*DATA TO USE*.
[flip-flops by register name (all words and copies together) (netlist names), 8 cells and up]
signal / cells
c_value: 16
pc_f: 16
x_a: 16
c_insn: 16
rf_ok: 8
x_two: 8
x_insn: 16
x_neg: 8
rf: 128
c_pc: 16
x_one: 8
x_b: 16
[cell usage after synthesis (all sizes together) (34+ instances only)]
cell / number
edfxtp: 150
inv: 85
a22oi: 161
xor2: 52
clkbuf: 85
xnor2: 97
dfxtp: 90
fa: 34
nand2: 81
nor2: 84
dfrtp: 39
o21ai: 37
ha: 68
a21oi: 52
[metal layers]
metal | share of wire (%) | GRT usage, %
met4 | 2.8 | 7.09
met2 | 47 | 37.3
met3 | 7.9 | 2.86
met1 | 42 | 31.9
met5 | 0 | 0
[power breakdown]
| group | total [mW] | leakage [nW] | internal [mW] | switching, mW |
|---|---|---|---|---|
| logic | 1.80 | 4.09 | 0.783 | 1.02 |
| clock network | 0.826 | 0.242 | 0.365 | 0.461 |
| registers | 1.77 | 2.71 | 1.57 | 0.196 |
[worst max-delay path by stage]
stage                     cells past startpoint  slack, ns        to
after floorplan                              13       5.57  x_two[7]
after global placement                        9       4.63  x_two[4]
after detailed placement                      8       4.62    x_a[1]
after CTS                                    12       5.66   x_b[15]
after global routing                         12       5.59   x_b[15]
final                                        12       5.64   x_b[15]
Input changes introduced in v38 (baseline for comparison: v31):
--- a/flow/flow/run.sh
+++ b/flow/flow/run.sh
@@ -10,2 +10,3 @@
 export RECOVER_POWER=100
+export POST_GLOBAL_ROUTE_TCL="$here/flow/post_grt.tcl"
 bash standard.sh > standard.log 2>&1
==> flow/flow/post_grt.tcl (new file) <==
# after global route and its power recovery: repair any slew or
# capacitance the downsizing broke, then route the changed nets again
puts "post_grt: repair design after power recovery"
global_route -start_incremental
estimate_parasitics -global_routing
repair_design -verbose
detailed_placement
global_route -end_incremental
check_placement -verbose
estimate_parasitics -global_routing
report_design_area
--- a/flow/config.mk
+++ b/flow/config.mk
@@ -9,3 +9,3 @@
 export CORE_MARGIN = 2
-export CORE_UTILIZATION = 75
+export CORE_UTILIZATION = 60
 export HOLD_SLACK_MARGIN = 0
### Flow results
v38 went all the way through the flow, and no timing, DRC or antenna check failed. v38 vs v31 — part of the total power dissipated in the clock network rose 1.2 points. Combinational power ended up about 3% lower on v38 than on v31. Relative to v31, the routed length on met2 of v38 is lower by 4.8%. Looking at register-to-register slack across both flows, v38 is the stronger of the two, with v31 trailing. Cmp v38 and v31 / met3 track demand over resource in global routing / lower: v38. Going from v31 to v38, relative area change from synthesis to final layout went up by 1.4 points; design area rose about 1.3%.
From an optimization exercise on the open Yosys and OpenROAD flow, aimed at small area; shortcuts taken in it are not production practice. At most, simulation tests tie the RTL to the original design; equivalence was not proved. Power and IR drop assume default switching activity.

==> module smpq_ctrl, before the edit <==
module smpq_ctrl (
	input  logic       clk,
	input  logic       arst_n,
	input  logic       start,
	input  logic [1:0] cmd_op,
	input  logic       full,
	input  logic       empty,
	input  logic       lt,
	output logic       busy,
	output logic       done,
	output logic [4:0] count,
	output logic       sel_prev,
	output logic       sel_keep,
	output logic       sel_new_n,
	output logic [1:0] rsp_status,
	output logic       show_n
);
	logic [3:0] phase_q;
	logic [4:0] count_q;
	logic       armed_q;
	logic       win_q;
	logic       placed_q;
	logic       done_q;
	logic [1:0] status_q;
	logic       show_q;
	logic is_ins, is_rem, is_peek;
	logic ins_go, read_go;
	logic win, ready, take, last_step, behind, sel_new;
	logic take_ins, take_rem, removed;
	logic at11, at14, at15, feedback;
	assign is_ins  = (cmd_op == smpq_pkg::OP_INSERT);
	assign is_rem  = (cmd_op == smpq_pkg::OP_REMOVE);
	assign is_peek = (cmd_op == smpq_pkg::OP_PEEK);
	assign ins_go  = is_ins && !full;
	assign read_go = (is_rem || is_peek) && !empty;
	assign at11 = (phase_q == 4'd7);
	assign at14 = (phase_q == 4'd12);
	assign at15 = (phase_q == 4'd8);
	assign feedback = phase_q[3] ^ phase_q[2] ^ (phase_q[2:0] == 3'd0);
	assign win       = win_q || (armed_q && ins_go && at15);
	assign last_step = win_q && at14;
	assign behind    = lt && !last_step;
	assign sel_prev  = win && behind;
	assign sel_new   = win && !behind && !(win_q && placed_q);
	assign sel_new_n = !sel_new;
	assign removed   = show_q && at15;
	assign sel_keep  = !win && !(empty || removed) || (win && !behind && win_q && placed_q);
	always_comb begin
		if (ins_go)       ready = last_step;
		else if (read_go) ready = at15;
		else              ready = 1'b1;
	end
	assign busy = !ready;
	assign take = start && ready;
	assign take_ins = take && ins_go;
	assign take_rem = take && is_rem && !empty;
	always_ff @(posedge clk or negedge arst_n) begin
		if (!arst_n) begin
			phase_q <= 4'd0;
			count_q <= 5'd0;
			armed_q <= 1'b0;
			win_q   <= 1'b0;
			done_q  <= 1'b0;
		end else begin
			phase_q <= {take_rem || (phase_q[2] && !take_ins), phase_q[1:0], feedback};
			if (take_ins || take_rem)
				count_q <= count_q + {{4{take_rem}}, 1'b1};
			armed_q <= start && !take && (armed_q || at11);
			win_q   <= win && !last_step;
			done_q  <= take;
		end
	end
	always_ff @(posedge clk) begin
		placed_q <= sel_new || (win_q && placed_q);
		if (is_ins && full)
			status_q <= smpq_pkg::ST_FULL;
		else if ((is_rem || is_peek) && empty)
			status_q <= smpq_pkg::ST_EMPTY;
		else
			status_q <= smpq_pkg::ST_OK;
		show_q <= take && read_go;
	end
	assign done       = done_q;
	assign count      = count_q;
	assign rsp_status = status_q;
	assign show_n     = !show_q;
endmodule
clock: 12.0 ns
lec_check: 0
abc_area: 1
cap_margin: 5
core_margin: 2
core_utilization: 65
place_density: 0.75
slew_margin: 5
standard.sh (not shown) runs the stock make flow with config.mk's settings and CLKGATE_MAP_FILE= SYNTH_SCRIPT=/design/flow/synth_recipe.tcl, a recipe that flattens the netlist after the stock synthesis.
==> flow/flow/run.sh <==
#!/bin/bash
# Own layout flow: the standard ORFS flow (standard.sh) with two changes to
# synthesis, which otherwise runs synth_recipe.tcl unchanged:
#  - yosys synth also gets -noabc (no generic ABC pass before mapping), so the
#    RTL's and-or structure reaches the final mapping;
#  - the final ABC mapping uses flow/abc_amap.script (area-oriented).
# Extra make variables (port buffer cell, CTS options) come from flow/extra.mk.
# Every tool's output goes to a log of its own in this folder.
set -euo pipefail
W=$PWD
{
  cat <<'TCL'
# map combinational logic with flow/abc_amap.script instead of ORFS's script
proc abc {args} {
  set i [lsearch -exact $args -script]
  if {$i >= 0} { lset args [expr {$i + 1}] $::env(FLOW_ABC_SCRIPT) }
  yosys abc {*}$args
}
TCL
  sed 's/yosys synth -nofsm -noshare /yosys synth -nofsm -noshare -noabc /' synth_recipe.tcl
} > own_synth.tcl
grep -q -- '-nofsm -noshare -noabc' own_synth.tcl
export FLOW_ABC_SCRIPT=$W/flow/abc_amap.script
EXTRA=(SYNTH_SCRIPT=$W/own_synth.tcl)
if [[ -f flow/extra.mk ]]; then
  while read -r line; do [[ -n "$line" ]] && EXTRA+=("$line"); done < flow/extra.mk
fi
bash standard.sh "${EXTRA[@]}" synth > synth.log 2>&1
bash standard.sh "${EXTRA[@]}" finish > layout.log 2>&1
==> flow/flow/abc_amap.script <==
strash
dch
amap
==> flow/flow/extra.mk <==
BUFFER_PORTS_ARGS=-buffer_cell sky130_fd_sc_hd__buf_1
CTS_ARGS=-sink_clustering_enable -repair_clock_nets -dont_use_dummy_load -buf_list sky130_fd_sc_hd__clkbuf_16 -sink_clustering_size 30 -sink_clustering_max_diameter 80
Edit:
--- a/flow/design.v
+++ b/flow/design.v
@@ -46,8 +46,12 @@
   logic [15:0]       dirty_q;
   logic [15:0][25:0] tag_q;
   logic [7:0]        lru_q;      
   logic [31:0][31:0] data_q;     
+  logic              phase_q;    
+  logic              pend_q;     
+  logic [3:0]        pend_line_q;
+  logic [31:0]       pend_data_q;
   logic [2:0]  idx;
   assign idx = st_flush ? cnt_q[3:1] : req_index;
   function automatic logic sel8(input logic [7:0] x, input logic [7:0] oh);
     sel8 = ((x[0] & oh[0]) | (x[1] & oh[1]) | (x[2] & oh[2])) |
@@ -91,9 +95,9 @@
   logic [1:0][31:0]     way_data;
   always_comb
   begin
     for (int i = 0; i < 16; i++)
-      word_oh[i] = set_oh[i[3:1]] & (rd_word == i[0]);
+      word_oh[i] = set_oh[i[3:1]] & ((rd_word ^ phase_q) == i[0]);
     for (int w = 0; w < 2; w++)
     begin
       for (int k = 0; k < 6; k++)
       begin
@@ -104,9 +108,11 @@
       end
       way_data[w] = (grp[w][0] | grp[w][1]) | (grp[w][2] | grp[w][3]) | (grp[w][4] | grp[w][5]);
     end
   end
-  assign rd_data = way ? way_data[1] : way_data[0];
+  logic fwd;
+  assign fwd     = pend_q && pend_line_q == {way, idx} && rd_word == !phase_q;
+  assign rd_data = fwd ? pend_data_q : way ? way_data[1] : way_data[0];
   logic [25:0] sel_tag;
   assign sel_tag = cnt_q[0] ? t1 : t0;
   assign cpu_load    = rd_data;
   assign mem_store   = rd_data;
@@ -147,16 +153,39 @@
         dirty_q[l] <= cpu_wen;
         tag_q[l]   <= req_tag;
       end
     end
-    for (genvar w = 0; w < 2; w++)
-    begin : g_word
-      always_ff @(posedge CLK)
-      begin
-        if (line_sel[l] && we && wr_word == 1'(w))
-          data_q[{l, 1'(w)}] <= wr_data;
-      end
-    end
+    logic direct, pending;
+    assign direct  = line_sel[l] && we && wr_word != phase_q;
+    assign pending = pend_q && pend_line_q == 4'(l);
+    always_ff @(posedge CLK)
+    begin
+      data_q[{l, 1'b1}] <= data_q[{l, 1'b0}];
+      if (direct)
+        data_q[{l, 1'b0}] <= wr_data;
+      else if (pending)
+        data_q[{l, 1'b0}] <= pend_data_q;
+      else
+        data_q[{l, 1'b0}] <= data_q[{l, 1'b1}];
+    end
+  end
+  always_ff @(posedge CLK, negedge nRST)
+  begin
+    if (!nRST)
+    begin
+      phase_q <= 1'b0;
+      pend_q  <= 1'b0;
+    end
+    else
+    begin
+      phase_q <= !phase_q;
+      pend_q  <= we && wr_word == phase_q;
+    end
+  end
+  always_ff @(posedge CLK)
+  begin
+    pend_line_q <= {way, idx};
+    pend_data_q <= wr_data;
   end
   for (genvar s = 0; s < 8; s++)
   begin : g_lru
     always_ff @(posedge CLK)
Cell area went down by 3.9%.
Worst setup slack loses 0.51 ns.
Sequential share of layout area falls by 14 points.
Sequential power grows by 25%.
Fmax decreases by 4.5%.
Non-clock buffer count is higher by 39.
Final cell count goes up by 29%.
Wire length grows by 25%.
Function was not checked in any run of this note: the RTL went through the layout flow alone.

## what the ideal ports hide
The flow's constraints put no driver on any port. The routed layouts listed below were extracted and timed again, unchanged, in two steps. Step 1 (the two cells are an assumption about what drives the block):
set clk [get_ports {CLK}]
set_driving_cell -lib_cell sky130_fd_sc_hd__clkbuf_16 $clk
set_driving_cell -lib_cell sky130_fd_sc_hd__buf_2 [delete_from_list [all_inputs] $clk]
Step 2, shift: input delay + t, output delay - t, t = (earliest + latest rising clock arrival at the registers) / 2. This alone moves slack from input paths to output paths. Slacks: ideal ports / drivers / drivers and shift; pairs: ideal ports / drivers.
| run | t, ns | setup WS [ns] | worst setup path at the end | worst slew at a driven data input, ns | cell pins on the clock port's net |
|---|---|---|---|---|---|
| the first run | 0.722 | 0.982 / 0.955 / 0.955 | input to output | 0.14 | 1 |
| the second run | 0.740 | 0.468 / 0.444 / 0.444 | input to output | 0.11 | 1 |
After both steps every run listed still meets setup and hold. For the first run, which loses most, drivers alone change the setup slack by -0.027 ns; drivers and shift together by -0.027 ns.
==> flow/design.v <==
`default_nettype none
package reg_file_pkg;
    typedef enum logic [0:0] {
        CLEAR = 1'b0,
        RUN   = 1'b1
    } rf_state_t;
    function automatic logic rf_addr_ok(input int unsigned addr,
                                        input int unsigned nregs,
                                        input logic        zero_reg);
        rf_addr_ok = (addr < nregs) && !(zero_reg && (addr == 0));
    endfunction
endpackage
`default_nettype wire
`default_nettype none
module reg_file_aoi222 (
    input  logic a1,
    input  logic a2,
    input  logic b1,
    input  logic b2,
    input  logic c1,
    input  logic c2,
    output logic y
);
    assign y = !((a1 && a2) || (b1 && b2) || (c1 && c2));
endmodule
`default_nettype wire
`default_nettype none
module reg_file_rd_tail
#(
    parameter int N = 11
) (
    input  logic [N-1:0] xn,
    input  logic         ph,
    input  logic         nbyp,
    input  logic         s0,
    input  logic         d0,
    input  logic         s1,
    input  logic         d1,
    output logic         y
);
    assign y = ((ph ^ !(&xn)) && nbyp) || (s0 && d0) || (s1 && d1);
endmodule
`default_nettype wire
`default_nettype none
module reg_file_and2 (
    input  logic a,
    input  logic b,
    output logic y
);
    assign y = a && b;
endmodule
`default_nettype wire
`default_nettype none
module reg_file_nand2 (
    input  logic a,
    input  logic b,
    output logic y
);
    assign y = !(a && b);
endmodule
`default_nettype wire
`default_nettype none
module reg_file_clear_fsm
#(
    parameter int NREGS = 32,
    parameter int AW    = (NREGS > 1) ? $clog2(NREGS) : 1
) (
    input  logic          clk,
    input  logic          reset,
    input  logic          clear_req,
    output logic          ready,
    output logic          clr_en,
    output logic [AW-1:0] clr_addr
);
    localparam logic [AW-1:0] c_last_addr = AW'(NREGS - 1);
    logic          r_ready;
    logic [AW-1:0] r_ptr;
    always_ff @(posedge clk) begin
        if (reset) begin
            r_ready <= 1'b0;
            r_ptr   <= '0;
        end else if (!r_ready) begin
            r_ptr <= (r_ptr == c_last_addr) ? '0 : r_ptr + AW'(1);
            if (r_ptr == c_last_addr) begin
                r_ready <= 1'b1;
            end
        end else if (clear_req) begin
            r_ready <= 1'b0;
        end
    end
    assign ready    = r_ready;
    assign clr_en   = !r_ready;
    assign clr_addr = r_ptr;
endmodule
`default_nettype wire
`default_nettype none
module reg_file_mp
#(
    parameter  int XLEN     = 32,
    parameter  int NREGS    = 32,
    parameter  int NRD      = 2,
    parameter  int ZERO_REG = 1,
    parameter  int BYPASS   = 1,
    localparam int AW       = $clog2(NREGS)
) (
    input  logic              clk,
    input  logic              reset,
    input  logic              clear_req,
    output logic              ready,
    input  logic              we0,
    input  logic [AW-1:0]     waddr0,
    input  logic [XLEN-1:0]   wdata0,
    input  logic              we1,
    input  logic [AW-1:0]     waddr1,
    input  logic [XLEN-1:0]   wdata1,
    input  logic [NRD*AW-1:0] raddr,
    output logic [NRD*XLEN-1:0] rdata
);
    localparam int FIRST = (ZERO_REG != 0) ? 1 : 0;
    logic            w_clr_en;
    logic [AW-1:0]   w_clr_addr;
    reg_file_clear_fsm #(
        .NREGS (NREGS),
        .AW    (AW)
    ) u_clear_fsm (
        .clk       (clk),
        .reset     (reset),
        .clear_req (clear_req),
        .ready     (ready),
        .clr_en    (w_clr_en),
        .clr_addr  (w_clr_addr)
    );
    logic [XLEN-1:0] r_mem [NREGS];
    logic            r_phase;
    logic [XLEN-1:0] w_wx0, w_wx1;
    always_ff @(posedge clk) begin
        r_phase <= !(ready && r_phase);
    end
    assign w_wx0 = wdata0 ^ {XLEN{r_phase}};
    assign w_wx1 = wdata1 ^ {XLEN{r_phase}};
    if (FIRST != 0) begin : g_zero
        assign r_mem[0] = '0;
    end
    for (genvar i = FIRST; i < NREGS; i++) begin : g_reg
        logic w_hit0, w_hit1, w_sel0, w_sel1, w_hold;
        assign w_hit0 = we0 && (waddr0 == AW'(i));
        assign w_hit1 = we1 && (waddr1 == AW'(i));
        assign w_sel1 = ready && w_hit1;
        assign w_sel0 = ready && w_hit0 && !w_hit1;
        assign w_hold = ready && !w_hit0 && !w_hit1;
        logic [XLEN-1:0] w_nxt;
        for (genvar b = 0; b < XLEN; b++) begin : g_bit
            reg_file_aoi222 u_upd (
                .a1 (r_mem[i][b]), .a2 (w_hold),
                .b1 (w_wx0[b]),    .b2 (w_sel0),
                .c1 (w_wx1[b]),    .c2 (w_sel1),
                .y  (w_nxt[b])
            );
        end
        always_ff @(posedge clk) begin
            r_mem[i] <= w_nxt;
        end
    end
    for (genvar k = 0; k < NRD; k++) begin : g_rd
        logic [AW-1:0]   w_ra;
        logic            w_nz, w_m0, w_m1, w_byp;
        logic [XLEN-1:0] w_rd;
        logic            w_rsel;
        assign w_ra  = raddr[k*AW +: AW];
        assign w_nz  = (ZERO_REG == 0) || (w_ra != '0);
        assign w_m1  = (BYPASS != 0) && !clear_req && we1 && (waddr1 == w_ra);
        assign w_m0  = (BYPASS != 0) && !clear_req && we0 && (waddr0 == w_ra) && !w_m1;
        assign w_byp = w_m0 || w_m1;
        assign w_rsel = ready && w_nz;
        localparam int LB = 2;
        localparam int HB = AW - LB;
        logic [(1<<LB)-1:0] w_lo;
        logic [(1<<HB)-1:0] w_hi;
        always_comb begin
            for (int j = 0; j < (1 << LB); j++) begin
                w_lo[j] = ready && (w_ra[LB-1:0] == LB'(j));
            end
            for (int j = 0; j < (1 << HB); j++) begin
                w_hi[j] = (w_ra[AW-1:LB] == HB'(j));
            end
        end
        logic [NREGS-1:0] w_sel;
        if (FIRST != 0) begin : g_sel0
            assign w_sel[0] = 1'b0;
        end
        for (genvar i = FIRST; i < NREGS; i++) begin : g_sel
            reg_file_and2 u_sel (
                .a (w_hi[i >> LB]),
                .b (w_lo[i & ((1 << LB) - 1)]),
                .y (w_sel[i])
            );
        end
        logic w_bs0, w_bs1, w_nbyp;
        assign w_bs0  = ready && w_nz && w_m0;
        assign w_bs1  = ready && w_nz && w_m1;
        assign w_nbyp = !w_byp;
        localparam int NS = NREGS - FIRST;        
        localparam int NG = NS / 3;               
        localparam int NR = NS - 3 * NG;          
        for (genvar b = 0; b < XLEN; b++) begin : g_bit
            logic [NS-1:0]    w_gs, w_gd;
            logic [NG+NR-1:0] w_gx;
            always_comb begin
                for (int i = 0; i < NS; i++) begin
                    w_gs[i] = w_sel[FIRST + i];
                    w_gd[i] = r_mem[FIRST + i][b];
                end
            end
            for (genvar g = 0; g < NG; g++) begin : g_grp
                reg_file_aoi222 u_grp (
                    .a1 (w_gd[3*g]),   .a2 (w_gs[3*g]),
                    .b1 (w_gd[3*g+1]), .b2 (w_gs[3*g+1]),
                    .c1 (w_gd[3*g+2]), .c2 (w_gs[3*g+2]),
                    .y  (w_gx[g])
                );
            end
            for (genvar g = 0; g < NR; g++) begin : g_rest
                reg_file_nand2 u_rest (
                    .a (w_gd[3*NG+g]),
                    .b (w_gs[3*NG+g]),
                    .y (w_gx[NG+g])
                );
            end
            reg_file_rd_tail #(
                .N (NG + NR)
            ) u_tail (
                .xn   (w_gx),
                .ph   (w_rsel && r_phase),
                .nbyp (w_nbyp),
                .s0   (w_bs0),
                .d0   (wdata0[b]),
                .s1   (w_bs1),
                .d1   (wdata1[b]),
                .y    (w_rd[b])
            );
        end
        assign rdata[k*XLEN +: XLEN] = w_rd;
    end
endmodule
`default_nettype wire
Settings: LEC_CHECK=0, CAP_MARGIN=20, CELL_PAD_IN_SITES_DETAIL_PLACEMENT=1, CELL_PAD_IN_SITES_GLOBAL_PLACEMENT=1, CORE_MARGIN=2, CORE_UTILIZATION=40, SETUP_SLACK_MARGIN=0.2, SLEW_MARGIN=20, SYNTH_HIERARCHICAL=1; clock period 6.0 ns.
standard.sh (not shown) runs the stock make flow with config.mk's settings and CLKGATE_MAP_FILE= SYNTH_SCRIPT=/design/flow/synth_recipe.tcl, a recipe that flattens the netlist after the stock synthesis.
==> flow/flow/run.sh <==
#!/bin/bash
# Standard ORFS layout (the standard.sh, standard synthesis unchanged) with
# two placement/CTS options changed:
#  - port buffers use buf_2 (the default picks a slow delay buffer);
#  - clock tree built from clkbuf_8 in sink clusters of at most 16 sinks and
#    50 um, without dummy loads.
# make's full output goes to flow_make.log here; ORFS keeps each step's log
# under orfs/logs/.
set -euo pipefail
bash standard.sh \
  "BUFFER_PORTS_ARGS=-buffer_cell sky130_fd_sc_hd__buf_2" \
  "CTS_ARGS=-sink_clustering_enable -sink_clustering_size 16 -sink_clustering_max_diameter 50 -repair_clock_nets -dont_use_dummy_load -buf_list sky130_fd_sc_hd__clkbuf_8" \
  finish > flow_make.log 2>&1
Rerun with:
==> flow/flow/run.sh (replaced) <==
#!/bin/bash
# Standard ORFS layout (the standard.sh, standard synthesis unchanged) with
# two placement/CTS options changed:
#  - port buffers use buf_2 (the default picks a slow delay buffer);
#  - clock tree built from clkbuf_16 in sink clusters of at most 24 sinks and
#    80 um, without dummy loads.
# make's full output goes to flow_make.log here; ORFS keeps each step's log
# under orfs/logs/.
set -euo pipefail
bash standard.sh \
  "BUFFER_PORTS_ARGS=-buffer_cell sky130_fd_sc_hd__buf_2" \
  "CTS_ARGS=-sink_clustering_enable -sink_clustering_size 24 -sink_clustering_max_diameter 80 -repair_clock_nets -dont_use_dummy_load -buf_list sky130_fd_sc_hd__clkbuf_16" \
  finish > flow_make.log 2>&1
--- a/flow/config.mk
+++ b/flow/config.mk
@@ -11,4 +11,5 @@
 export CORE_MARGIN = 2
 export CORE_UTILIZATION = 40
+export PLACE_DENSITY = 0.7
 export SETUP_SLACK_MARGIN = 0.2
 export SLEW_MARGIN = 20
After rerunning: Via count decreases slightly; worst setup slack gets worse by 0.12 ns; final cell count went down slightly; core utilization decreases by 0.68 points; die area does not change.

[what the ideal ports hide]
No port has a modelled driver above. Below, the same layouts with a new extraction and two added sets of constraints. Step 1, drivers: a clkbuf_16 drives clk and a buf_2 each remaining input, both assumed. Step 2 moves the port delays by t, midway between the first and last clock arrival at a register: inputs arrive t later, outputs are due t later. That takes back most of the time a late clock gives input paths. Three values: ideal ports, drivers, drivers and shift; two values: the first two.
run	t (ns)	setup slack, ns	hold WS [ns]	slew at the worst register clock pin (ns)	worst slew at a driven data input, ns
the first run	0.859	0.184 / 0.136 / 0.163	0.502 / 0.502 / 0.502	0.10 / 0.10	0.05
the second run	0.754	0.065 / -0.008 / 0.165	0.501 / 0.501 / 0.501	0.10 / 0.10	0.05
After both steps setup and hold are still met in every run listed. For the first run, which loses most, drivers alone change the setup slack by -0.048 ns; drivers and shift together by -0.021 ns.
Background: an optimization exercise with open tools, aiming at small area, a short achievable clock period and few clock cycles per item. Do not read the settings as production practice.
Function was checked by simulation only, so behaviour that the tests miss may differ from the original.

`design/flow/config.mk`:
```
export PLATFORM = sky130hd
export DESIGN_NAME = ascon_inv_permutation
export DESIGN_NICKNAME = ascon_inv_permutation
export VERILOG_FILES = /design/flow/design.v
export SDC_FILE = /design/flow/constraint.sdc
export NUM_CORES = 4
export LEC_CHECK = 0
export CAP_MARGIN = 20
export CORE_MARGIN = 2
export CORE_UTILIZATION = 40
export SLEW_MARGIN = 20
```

*TASK*. Search the entries for "unchanged" and show every line that has it.

*RESPONSE AREA*.
# synthesis, which otherwise runs synth_recipe.tcl unchanged:
The flow's constraints put no driver on any port. The routed layouts listed below were extracted and timed again, unchanged, in two steps. Step 1 (the two cells are an assumption about what drives the block):
# Standard ORFS layout (the standard.sh, standard synthesis unchanged) with
# Standard ORFS layout (the standard.sh, standard synthesis unchanged) with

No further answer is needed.